Nairobi 13 July, 2017…In order to deepen and develop the capital markets through innovative products, the Board of Capital Markets Authority (CMA) has approved a Policy Guidance Note (PGN) for the listing and trading of global depositary receipts and notes.
A global depositary receipt or note (GDR/N) is a negotiable certificate issued, listed and traded on a securities exchange. The GDR/N certificate represents securities issued in another country. Where the certificate represents ownership of bonds instead of shares, it is referred to as a global depositary note (GDN).

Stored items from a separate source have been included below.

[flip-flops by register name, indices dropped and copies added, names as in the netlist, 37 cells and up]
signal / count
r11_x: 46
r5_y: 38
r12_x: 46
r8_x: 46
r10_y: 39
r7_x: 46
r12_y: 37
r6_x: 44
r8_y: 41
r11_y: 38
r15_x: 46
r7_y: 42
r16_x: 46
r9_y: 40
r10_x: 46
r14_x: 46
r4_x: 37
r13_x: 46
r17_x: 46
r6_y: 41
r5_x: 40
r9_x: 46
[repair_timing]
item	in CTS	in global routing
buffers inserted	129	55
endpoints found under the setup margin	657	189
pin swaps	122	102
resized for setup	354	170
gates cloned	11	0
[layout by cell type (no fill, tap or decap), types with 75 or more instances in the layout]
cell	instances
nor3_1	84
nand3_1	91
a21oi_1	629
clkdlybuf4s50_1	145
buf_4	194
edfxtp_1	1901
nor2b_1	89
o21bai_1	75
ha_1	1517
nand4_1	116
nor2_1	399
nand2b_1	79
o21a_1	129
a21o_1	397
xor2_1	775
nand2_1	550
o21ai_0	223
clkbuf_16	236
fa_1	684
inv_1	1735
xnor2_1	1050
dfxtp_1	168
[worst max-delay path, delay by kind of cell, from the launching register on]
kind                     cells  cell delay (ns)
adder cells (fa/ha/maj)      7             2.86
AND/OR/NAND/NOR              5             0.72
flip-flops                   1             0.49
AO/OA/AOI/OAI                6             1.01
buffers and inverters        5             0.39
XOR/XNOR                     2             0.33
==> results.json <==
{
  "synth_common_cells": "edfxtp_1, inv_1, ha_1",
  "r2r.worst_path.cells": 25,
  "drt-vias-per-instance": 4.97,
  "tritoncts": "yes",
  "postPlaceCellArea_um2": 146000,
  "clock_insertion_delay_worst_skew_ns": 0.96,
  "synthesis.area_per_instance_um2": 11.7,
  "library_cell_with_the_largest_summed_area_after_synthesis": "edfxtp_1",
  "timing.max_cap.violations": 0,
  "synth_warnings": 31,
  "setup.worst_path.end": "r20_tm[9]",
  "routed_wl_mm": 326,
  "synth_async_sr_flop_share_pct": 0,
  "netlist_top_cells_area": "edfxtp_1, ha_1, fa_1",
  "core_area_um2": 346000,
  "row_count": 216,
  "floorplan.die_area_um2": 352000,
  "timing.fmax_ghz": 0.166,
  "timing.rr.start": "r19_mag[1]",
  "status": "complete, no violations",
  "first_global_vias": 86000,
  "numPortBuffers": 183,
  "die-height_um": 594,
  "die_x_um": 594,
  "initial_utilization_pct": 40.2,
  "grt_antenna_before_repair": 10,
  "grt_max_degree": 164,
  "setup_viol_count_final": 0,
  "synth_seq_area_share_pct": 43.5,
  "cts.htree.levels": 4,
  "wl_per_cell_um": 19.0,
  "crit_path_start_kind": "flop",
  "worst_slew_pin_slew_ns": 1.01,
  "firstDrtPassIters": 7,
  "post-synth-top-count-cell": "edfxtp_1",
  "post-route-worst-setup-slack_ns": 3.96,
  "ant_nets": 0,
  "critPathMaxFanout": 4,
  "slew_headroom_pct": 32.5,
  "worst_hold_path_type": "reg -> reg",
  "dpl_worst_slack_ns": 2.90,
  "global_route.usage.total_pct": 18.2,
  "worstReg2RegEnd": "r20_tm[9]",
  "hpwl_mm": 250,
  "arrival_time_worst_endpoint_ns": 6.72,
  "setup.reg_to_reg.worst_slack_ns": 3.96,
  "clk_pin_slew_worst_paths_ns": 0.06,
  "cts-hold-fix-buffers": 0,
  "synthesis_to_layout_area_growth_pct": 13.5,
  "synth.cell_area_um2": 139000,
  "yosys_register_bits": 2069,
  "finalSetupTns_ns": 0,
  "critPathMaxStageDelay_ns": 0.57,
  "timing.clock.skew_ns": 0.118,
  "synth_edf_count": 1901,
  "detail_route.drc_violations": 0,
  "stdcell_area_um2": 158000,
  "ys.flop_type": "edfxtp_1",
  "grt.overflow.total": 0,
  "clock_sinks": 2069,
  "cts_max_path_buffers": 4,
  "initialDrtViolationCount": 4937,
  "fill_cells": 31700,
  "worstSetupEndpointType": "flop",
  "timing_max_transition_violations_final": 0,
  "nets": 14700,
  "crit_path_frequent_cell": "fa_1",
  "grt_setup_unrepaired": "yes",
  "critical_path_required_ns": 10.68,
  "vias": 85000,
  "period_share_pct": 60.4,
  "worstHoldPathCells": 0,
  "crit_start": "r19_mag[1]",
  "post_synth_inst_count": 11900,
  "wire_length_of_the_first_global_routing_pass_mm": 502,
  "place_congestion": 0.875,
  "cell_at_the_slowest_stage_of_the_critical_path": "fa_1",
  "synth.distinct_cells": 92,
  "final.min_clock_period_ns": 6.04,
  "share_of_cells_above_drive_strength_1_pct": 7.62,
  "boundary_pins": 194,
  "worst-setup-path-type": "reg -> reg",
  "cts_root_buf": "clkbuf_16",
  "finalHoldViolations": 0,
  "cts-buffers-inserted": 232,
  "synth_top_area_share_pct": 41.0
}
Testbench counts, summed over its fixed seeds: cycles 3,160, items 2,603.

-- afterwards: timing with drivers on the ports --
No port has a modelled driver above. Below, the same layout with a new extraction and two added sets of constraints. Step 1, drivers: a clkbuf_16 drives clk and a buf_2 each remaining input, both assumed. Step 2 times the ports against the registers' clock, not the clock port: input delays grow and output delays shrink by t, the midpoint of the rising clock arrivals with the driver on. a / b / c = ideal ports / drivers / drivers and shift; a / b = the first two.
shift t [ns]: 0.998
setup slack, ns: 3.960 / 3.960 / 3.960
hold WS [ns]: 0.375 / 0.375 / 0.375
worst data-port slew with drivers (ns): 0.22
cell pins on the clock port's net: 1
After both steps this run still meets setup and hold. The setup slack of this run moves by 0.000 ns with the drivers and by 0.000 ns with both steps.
Source: an optimization exercise on an open RTL-to-GDS flow (aim: small area and few clock cycles). Production flows keep margins and buffers that such runs may drop.
Only simulation tests tie the RTL to the original design; equivalence was not proved.

===== flow/run.sh =====
#!/bin/bash
# synth_recipe.tcl (not shown) runs the flow's synth.tcl, then flattens the netlist and writes it again
# the make line also repeats each setting of config.mk as NAME=value (left out here)
make -C /OpenROAD-flow-scripts/flow DESIGN_CONFIG=/design/flow/config.mk WORK_HOME=/design/flow/orfs CLKGATE_MAP_FILE= SYNTH_SCRIPT=/design/flow/synth_recipe.tcl finish

===== flow/constraint.sdc =====
create_clock -name core_clock -period 10.0 [get_ports {i_clk}]
set_input_delay 2.0000 -clock core_clock [delete_from_list [all_inputs] [get_ports {i_clk}]]
set_output_delay 2.0000 -clock core_clock [all_outputs]
set_load 0.01 [all_outputs]

===== flow/config.mk =====
export PLATFORM = sky130hd
export DESIGN_NAME = imu_uart_frame_parser
export DESIGN_NICKNAME = imu_uart_frame_parser
export VERILOG_FILES = /design/flow/design.v
export SDC_FILE = /design/flow/constraint.sdc
export NUM_CORES = 4
export LEC_CHECK = 0
export CAP_MARGIN = 20
export CORE_MARGIN = 2
export CORE_UTILIZATION = 40
export SLEW_MARGIN = 20

===== flow/design.v =====
package imuf_pkg;
    localparam logic [7:0] HDR_BYTE   = 8'h55;
    localparam logic [7:0] TYPE_ACC   = 8'h51;
    localparam logic [7:0] TYPE_RATE  = 8'h52;
    localparam logic [7:0] TYPE_ANGLE = 8'h53;
    typedef logic [1:0] t_status;
    localparam t_status ST_ANGLE  = 2'd0;
    localparam t_status ST_RATE   = 2'd1;
    localparam t_status ST_OTHER  = 2'd2;
    localparam t_status ST_BADSUM = 2'd3;
    localparam int POS_BITS  = 4;
    localparam int PAY_BYTES = 6;
    localparam int N_AXES    = 3;
    localparam int CD_SCALE = 18000;
    localparam int CD_SHIFT = 15;
    localparam int PROD_W   = 31;
    localparam int QDEPTH    = 4;
    localparam int QPTR_BITS = $clog2(QDEPTH);
    localparam int QCNT_BITS = $clog2(QDEPTH + 1);
    typedef struct packed {
        logic                     done;
        t_status                  status;
        logic [N_AXES-1:0][15:0]  raw;
    } t_evt;
    localparam int EVT_W = 1 + 2 + N_AXES * 16;
endpackage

There are two types of GDRs and GDNs; sponsored GDRs/GDNs are depositary securities in which the issuer of the underlying security has direct involvement in the issuance of the depositary securities. An unsponsored depositary security is issued by a depositary bank without the involvement, participation or consent of the issuer of the underlying securities. Outbound depositary securities are GDRs/GDNs, whose underlying securities are primarily issued in Kenya and whose certificates are to be issued as depositary securities in another country. Inbound depositary receipts are GDR/GDN whose underlying securities are primarily issued in a foreign country and which are issued as depositary securities in Kenya. Where the objective of issuing a GDR/GDN is to raise capital domestically or internationally, then the issuer must be involved in structuring the depositary receipts/notes as it would effect the listing and prepare any potential prospectus.

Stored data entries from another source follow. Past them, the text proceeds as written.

Context: an optimization exercise on an open-source flow, tuned for small area and few clock cycles per item. The choices shown serve that exercise and are no tape-out recipe.
In this exercise RTL edits were held to simulation tests only and were not proved equivalent to the original.

== v6 ==
// stereo_voice_volume_pan_law
module stereo_voice_volume_pan_law (
  input  logic        clk_i,
  input  logic        rst_ni,
  input  logic        in_valid_i,
  output logic        in_ready_o,
  input  logic [6:0]  in_voice_level_i,
  input  logic [6:0]  in_cmd_volume_i,
  input  logic [6:0]  in_cmd_pan_i,
  input  logic [6:0]  in_tone_volume_i,
  input  logic [6:0]  in_tone_pan_i,
  input  logic [6:0]  in_program_volume_i,
  output logic        out_valid_o,
  input  logic        out_ready_i,
  output logic [13:0] out_left_level_o,
  output logic [13:0] out_right_level_o,
  input  logic        cfg_we_i,
  input  logic [1:0]  cfg_idx_i,
  input  logic [6:0]  cfg_data_i
);
Size: about 5600 cells after synthesis, about 86 I/O pins.
==> flow/config.mk <==
export PLATFORM = sky130hd
export DESIGN_NAME = stereo_voice_volume_pan_law
export DESIGN_NICKNAME = stereo_voice_volume_pan_law
export VERILOG_FILES = /design/flow/design.v
export SDC_FILE = /design/flow/constraint.sdc
export NUM_CORES = 4
export LEC_CHECK = 0
export CAP_MARGIN = 20
export CORE_MARGIN = 2
export CORE_UTILIZATION = 40
export CTS_BUF_LIST = sky130_fd_sc_hd__clkbuf_8
export CTS_CLUSTER_DIAMETER = 60
export CTS_CLUSTER_SIZE = 12
export SLEW_MARGIN = 20
export SYNTH_HIERARCHICAL = 1
export SYNTH_MINIMUM_KEEP_SIZE = 0
==> flow/constraint.sdc <==
create_clock -name core_clock -period 7.0 [get_ports {clk_i}]
set_input_delay 1.4000 -clock core_clock [delete_from_list [all_inputs] [get_ports {clk_i}]]
set_output_delay 1.4000 -clock core_clock [all_outputs]
set_load 0.01 [all_outputs]
standard.sh (not shown) runs the stock make flow with config.mk's settings and CLKGATE_MAP_FILE= SYNTH_SCRIPT=/design/flow/synth_recipe.tcl, a recipe that flattens the netlist after the stock synthesis.
==> flow/flow/run.sh <==
#!/bin/bash
# The standard layout (standard.sh, all steps) with two settings of its own:
#  - each port gets a sky130_fd_sc_hd__buf_1 as its buffer (the standard flow
#    picks a larger delay buffer);
#  - clock tree synthesis uses clkbuf_8 leaf clusters of at most 12 sinks and
#    inserts no dummy loads.
# standard.sh's full output goes to standard.log in this folder.
set -euo pipefail
export BUFFER_PORTS_ARGS="-buffer_cell sky130_fd_sc_hd__buf_1"
export CTS_ARGS="-sink_clustering_enable -repair_clock_nets -dont_use_dummy_load -buf_list sky130_fd_sc_hd__clkbuf_8 -sink_clustering_size 12 -sink_clustering_max_diameter 60"
bash standard.sh finish > standard.log 2>&1
Testbench counts of v6, summed over its fixed seeds: cycles 9,672, items 9,600.
Context: an optimization exercise on an open-source flow, tuned for small area, a short achievable clock period and few clock cycles per item. The choices shown serve that exercise and are no tape-out recipe.
Only simulation tests tie the RTL to the original design; equivalence was not proved.
Power figures rest on the tool's default switching activity, not on a simulated workload.

File: flow/constraint.sdc
create_clock -name core_clock -period 7.0 [get_ports {clk_i}]
set_input_delay 1.4000 -clock core_clock [delete_from_list [all_inputs] [get_ports {clk_i}]]
set_output_delay 1.4000 -clock core_clock [all_outputs]
set_load 0.01 [all_outputs]
File: flow/config.mk
export PLATFORM = sky130hd
export DESIGN_NAME = binary_neighborhood_count_3x3
export DESIGN_NICKNAME = binary_neighborhood_count_3x3
export VERILOG_FILES = /design/flow/design.v
export SDC_FILE = /design/flow/constraint.sdc
export NUM_CORES = 4
export LEC_CHECK = 0
export CAP_MARGIN = 20
export CORE_MARGIN = 2
export CORE_UTILIZATION = 40
export PLACE_DENSITY = 0.6
export SLEW_MARGIN = 20
File: flow/design.v
`timescale 1ns / 1ps
module bnc_ram (
  input  logic       clk_i,
  input  logic       we_i,
  input  logic [9:0] addr_i,
  input  logic       wpix_i,
  output logic       up_o,
  output logic       mid_o
);
  logic [1023:0] up_q, mid_q;
  logic [31:0]   dec_lo, dec_hi, dec_hi_we;
  logic [31:0]   grp_up, grp_mid;
  always_comb begin
    dec_lo = '0;
    dec_hi = '0;
    dec_lo[addr_i[4:0]] = 1'b1;
    dec_hi[addr_i[9:5]] = 1'b1;
    dec_hi_we = dec_hi & {32{we_i}};
  end
  for (genvar g = 0; g < 32; g++) begin : g_grp
    assign grp_up[g]  = |(up_q[g*32 +: 32]  & dec_lo);
    assign grp_mid[g] = |(mid_q[g*32 +: 32] & dec_lo);
    for (genvar i = 0; i < 32; i++) begin : g_col
      always_ff @(posedge clk_i) begin
        if (dec_hi_we[g] && dec_lo[i]) begin
          up_q[g*32+i]  <= mid_q[g*32+i];
          mid_q[g*32+i] <= wpix_i;
        end
      end
    end
  end
  assign up_o  = |(grp_up & dec_hi);
  assign mid_o = |(grp_mid & dec_hi);
endmodule
`timescale 1ns / 1ps
module binary_neighborhood_count_3x3 (
  input  logic        clk_i,
  input  logic        rst_ni,
  input  logic        in_valid_i,
  output logic        in_stall_o,
  input  logic        pixel_i,
  output logic        out_valid_o,
  input  logic        out_stall_i,
  output logic [3:0]  count_o,
  output logic [9:0]  row_o,
  output logic [9:0]  column_o,
  output logic        run_end_o,
  output logic        image_end_o,
  input  logic        cfg_valid_i,
  output logic        cfg_ready_o,
  input  logic [1:0]  cfg_index_i,
  input  logic [10:0] cfg_data_i
);
  localparam int RES_UP_PREV   = 0;   
  localparam int RES_UP_CUR    = 1;   
  localparam int RES_LAST_PREV = 2;   
  localparam int RES_LAST_CUR  = 3;   
  localparam logic [8:0] MASK_FULL      = 9'h1FF;
  localparam logic [8:0] MASK_RIGHT     = 9'h1F8;
  localparam logic [8:0] MASK_BOTTOM    = 9'h1B6;
  localparam logic [8:0] MASK_BOT_RIGHT = 9'h1B0;
  function automatic logic [3:0] bnc_popcount(input logic [8:0] v);
    bnc_popcount = 4'd0;
    for (int i = 0; i < 9; i++) begin
      bnc_popcount = bnc_popcount + {3'b000, v[i]};
    end
  endfunction
  logic [9:0] w_last_q, h_last_q, cfg_last;
  assign cfg_ready_o = 1'b1;
  always_comb begin
    if (cfg_data_i[10]) begin
      cfg_last = 10'd1023;
    end else if (cfg_data_i[9:0] == 10'd0) begin
      cfg_last = 10'd0;
    end else begin
      cfg_last = cfg_data_i[9:0] - 10'd1;
    end
  end
  always_ff @(posedge clk_i or negedge rst_ni) begin
    if (!rst_ni) begin
      w_last_q <= 10'd1023;
      h_last_q <= 10'd1023;
    end else if (cfg_valid_i) begin
      if (cfg_index_i == 2'd0) begin
        w_last_q <= cfg_last;
      end
      if (cfg_index_i == 2'd1) begin
        h_last_q <= cfg_last;
      end
    end
  end
  logic [9:0] col_q, row_q, c_q, r_q;
  logic       re_q, lr_q;
  logic [9:0] c_adv, r_adv, c_n, r_n;
  logic       re_n, lr_n;
  logic       in_stall_q, accept;
  logic       c0, r_ge1, r_ge2;
  assign accept = in_valid_i && !in_stall_q;
  assign c0     = (c_q == 10'd0);
  assign r_ge1  = (r_q != 10'd0);
  assign r_ge2  = (r_q[9:1] != 9'd0);
  always_comb begin
    c_adv = re_q ? 10'd0 : c_q + 10'd1;
    r_adv = re_q ? (lr_q ? 10'd0 : r_q + 10'd1) : r_q;
    if (accept) begin
      c_n  = c_adv;
      r_n  = r_adv;
      re_n = (c_adv == w_last_q);
      lr_n = (r_adv == h_last_q);
    end else begin
      c_n  = (col_q > w_last_q) ? w_last_q : col_q;
      r_n  = (row_q > h_last_q) ? h_last_q : row_q;
      re_n = (col_q >= w_last_q);
      lr_n = (row_q >= h_last_q);
    end
  end
  always_ff @(posedge clk_i or negedge rst_ni) begin
    if (!rst_ni) begin
      col_q <= '0;
      row_q <= '0;
      c_q   <= '0;
      r_q   <= '0;
      re_q  <= 1'b0;
      lr_q  <= 1'b0;
    end else begin
      if (accept) begin
        col_q <= c_adv;
        row_q <= r_adv;
      end
      c_q  <= c_n;
      r_q  <= r_n;
      re_q <= re_n;
      lr_q <= lr_n;
    end
  end
  logic rd_up, rd_mid;
  bnc_ram u_line_ram (
    .clk_i  (clk_i),
    .we_i   (accept),
    .addr_i (c_q),
    .wpix_i (pixel_i),
    .up_o   (rd_up),
    .mid_o  (rd_mid)
  );
  logic [5:0] live_q;                  
  logic [8:0] win_new;
  logic [3:0] pend_new;
  logic       load;
  always_comb begin
    win_new = {pixel_i, rd_mid && r_ge1, rd_up && r_ge2, c0 ? 6'b0 : live_q};
    pend_new                = '0;
    pend_new[RES_UP_PREV]   = r_ge1 && !c0;
    pend_new[RES_UP_CUR]    = r_ge1 && re_q;
    pend_new[RES_LAST_PREV] = lr_q && !c0;
    pend_new[RES_LAST_CUR]  = lr_q && re_q;
  end
  assign load = accept && (pend_new != 4'd0);
  always_ff @(posedge clk_i) begin
    if (accept) begin
      live_q <= win_new[8:3];
    end
  end
  logic [3:0] pend_q, pick, pend_after;
  logic [8:0] bwin_q;
  logic [9:0] br_q, bc_q;
  logic       bimg_q;
  logic       emit;
  logic [8:0] emit_mask;
  logic [3:0] res_count;
  logic [9:0] res_row, res_col;
  logic       res_run_end, res_img_end;
  logic       sv_q;
  assign emit = (pend_q != 4'd0) && !sv_q;
  always_comb begin
    pick = '0;
    if (pend_q[RES_UP_PREV]) begin
      pick[RES_UP_PREV] = 1'b1;
    end else if (pend_q[RES_UP_CUR]) begin
      pick[RES_UP_CUR] = 1'b1;
    end else if (pend_q[RES_LAST_PREV]) begin
      pick[RES_LAST_PREV] = 1'b1;
    end else begin
      pick[RES_LAST_CUR] = 1'b1;
    end
    pend_after = pend_q & ~pick;
    emit_mask = ({9{pick[RES_UP_PREV]}}   & MASK_FULL)
              | ({9{pick[RES_UP_CUR]}}    & MASK_RIGHT)
              | ({9{pick[RES_LAST_PREV]}} & MASK_BOTTOM)
              | ({9{pick[RES_LAST_CUR]}}  & MASK_BOT_RIGHT);
    res_count   = bnc_popcount(bwin_q & emit_mask);
    res_row     = (pick[RES_UP_PREV] || pick[RES_UP_CUR])
                ? br_q - 10'd1 : br_q;
    res_col     = (pick[RES_UP_PREV] || pick[RES_LAST_PREV])
                ? bc_q - 10'd1 : bc_q;
    res_run_end = (pend_after == 4'd0);
    res_img_end = res_run_end && bimg_q;
  end
  always_ff @(posedge clk_i or negedge rst_ni) begin
    if (!rst_ni) begin
      pend_q <= '0;
    end else if (load) begin
      pend_q <= pend_new;
    end else if (emit) begin
      pend_q <= pend_after;
    end
  end
  always_ff @(posedge clk_i) begin
    if (load) begin
      bwin_q <= win_new;
      br_q   <= r_q;
      bc_q   <= c_q;
      bimg_q <= lr_q && re_q;
    end
  end
  logic        ov_q, head_load;
  logic [3:0]  oc_q, sc_q;
  logic [9:0]  orow_q, ocol_q, srow_q, scol_q;
  logic        orun_q, oimg_q, srun_q, simg_q;
  assign head_load = !ov_q || !out_stall_i;
  always_ff @(posedge clk_i or negedge rst_ni) begin
    if (!rst_ni) begin
      ov_q <= 1'b0;
      sv_q <= 1'b0;
    end else begin
      if (head_load) begin
        ov_q <= sv_q || emit;
      end
      if (sv_q) begin
        sv_q <= !head_load;
      end else begin
        sv_q <= emit && !head_load;
      end
    end
  end
  always_ff @(posedge clk_i) begin
    if (head_load) begin
      if (sv_q) begin
        oc_q   <= sc_q;
        orow_q <= srow_q;
        ocol_q <= scol_q;
        orun_q <= srun_q;
        oimg_q <= simg_q;
      end else begin
        oc_q   <= res_count;
        orow_q <= res_row;
        ocol_q <= res_col;
        orun_q <= res_run_end;
        oimg_q <= res_img_end;
      end
    end
    if (!sv_q && !head_load) begin
      sc_q   <= res_count;
      srow_q <= res_row;
      scol_q <= res_col;
      srun_q <= res_run_end;
      simg_q <= res_img_end;
    end
  end
  logic [3:0] pend_n;
  logic       sv_n, bfree_n, hasres_n;
  always_comb begin
    pend_n   = load ? pend_new : (emit ? pend_after : pend_q);
    sv_n     = sv_q ? !head_load : (emit && !head_load);
    bfree_n  = (pend_n == 4'd0)
            || (((pend_n & (pend_n - 4'd1)) == 4'd0) && !sv_n);
    hasres_n = ((r_n != 10'd0) || lr_n) && ((c_n != 10'd0) || re_n);
  end
  always_ff @(posedge clk_i or negedge rst_ni) begin
    if (!rst_ni) begin
      in_stall_q <= 1'b0;
    end else begin
      in_stall_q <= cfg_valid_i || (hasres_n && !bfree_n);
    end
  end
  assign in_stall_o  = in_stall_q;
  assign out_valid_o = ov_q;
  assign count_o     = oc_q;
  assign row_o       = orow_q;
  assign column_o    = ocol_q;
  assign run_end_o   = orun_q;
  assign image_end_o = oimg_q;
endmodule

The CMA Chief Executive, Mr. Paul Muthaura noted, ‘the approval of the PGN is instrumental in the implementation of the Authority’s Strategic Plan 2013-2017 which is now in its final year of implementation and the 10-year Capital Market Master Plan. The PGN underpins industry’s efforts to develop and deepen capital markets products and services and provide a facilitative environment for cross border investments”.
GDRs/GDNs are further expected to promote Kenya as an attractive investment destination by providing a means for international investors to familiarise themselves with local companies that may issue GDRs and GDNs in other markets and create opportunities for international entities to raise capital in Kenya. As a result of their inherent characteristic of representing securities issued in another country, GDRs/GDNs also eliminate the cost and complexity of establishing custody arrangements in multiple countries.

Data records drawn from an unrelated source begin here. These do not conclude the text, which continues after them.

Background: an optimization exercise with open tools, aiming at small area. Do not read the settings as production practice.
Function was checked by simulation only, so behaviour that the tests miss may differ from the original.
Power is estimated from default activity; no workload was simulated.

== job 4093 ==
==> flow/design.v (excerpt) <==
module box_office_top (
    input  logic        clk,
    input  logic        rst_n,
    input  logic        load_i,
    input  logic [45:0] load_data_i,
    input  logic [2:0]  press_i,
    input  logic [7:0]  switch_i,
    input  logic        pin_valid_i,
    input  logic [19:0] pin_i,
    input  logic        vip_member_i,
    input  logic [2:0]  vip_day_i,
    input  logic [19:0] vip_pin_i,
    input  logic [4:0]  vip_off_i,
    output logic [2:0]  state_o,
    output logic [45:0] movie_data_o,
    output logic        vip_ok_o,
    output logic [9:0]  price_o,
    output logic [5:0]  ticket_id_o,
    output logic        ticket_valid_o
);
Size in the first run: roughly 1300 cells after synthesis, roughly 180 I/O pins, roughly 19000 sq um of cells after synthesis.
export LEC_CHECK = 0
export CAP_MARGIN = 20
export CORE_MARGIN = 2
export CORE_UTILIZATION = 40
export SETUP_SLACK_MARGIN = -0.3
export SLEW_MARGIN = 20
create_clock -name core_clock -period 6.0 [get_ports {clk}]
standard.sh (not shown) runs the stock make flow with config.mk's settings and CLKGATE_MAP_FILE= SYNTH_SCRIPT=/design/flow/synth_recipe.tcl, a recipe that flattens the netlist after the stock synthesis.
==> flow/flow/run.sh <==
#!/bin/bash
# Own layout flow: the standard ORFS flow (standard.sh) with these changes:
#  - synthesis maps the logic with an area-oriented ABC script (flow/area.abc)
#    and leaves adders to ABC (ADDER_MAP_FILE empty); the registers and
#    everything before technology mapping are the standard synthesis's
#  - ports are buffered with sky130_fd_sc_hd__buf_1
#  - CTS clusters sinks more coarsely and inserts no dummy loads
# Tool output goes to flow_make.log here and to ORFS's logs under orfs/logs.
set -euo pipefail
W=$(pwd)

export BUFFER_PORTS_ARGS="-buffer_cell sky130_fd_sc_hd__buf_1"
export CTS_ARGS="-sink_clustering_enable -repair_clock_nets -dont_use_dummy_load -sink_clustering_size 16 -sink_clustering_max_diameter 150 -buf_list sky130_fd_sc_hd__clkbuf_8"

# ORFS synthesis with only the ABC script swapped
grep -q 'log_cmd abc {\*}$abc_args' "$FLOW_HOME/scripts/synth.tcl"
sed 's|log_cmd abc {\*}$abc_args|log_cmd abc {*}[lreplace $abc_args 0 1 -script '"$W"'/flow/area.abc]|' \
    "$FLOW_HOME/scripts/synth.tcl" > "$W/own_synth_body.tcl"
grep -q 'source $::env(SCRIPTS_DIR)/synth.tcl' synth_recipe.tcl
sed 's|source $::env(SCRIPTS_DIR)/synth.tcl|source '"$W"'/own_synth_body.tcl|' synth_recipe.tcl > "$W/own_synth.tcl"
grep -q 'SYNTH_SCRIPT=' standard.sh
sed -e 's|SYNTH_SCRIPT=[^ ]*|SYNTH_SCRIPT='"$W"'/own_synth.tcl ADDER_MAP_FILE=|' standard.sh > "$W/own_standard.sh"

bash "$W/own_standard.sh" > "$W/flow_make.log" 2>&1
==> flow/flow/area.abc <==
strash
dc2
dch -f
amap
strash
dch -f
amap
strash
dch -f
amap
topo
Job 4093 ended with every stage complete and zero timing, DRC or antenna violations.
Input changes introduced in job 7415 (baseline for comparison: job 4093):
- SETUP_SLACK_MARGIN: -0.3 -> unset
- SLEW_MARGIN: 20 -> 0
- CAP_MARGIN: 20 -> 0
## What came out
[compare] base=job 4093 new=job 7415: power moved up, post-DP HPWL moved down, first-pass detailed-route iteration total moved up.
Clock power: job 4093 vs job 7415, no meaningful difference
In the flow results for job 7415 and job 4093, the proportion of power drawn by combinational gates is smaller on job 4093.
Non-clock buffer count, job 7415 and job 4093, higher one = job 4093.
Looking only at final critical delay including setup and external delays, and setting everything else aside, the lower value of job 7415 and job 4093 goes to job 7415.
As far as synthesized cell count goes, job 4093 and job 7415 are indistinguishable; the numbers are identical.
Edits applied to the flow inputs when going from job 7415 to job 7080:
- changing SLEW_MARGIN from 0 to 20
- changing CAP_MARGIN from 0 to 20
-- flow/flow/run.sh --
<<< job 7415, line 11

export BUFFER_PORTS_ARGS="-buffer_cell sky130_fd_sc_hd__buf_1"
export CTS_ARGS="-sink_clustering_enable -repair_clock_nets -dont_use_dummy_load -sink_clustering_size 16 -sink_clustering_max_diameter 150 -buf_list sky130_fd_sc_hd__clkbuf_8"

# ORFS synthesis with only the ABC script swapped
>>> job 7080, line 11

export BUFFER_PORTS_ARGS="-buffer_cell sky130_fd_sc_hd__buf_1"
export CTS_ARGS="-sink_clustering_enable -repair_clock_nets -dont_use_dummy_load -sink_clustering_size 16 -sink_clustering_max_diameter 150 -buf_list {sky130_fd_sc_hd__clkbuf_4 sky130_fd_sc_hd__clkbuf_8}"

# ORFS synthesis with only the ABC script swapped
[summary]
Between job 7415 and job 7080, the total met2 wirelength after detailed routing does not differ in any meaningful way. Re area growth from synthesis to layout: no difference whatsoever between job 7415 and job 7080. Compared with job 7415, in job 7080 overall die width has remained practically unchanged, die area was more or less identical, via density per instance ~0 delta, total power closely matched the old numbers, post-route minimum period has remained practically unchanged. Any difference in clock skew between job 7080 and job 7415 is small enough to ignore. Job 7080 and job 7415 ended up with nearly the same routed length per instance. Via total after detailed routing: job 7080 vs job 7415 — no meaningful difference.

Mr. Muthaura added that in the case of GDNs, debt issued in foreign markets and depositary notes in Kenya would be denominated in the Kenya Shilling, thus eliminating currency risk for the investors. In the alternative, Kenyan companies could issue GDNs into foreign markets to tap liquidity and appetite in those markets while remaining denominated in Kenya Shillings, thereby providing an alternative to the currency risk of Eurobonds.
The depositary receipts listed and traded at the Nairobi Securities Exchange, will be admitted to the main investment market segment and the issuer or depositary bank where unsponsored, will be required to have proportionate securities held in trust in a custody account. Investors in sponsored depositary receipts have the right to vote in any shareholder meeting through the depositary bank.
PGNs are a key tool used by the Authority to facilitate a principle-based approval approach, which empowers the Authority to fast-track roll-out of new products and services in capital markets. This approach allows for the market to be more diverse in terms of the portfolio of investable products, by ensuring a more timely response to the changing capital market dynamics.
The principle-based approval approach is in line with the amendments to the Capital Markets Act, effected in December 2013 that enhanced CMA’s role in facilitating market development in relation to the introduction of new products.
BACKROUND INFORMATION ON THE CAPITAL MARKETS AUTHORITY
The Capital Markets Authority (CMA) was set up in 1989 as a statutory agency under the Capital Markets Act Cap 485A. It is charged with the prime responsibility of both regulating and developing an orderly, fair and efficient capital markets in Kenya with the view to promoting market integrity and investor confidence.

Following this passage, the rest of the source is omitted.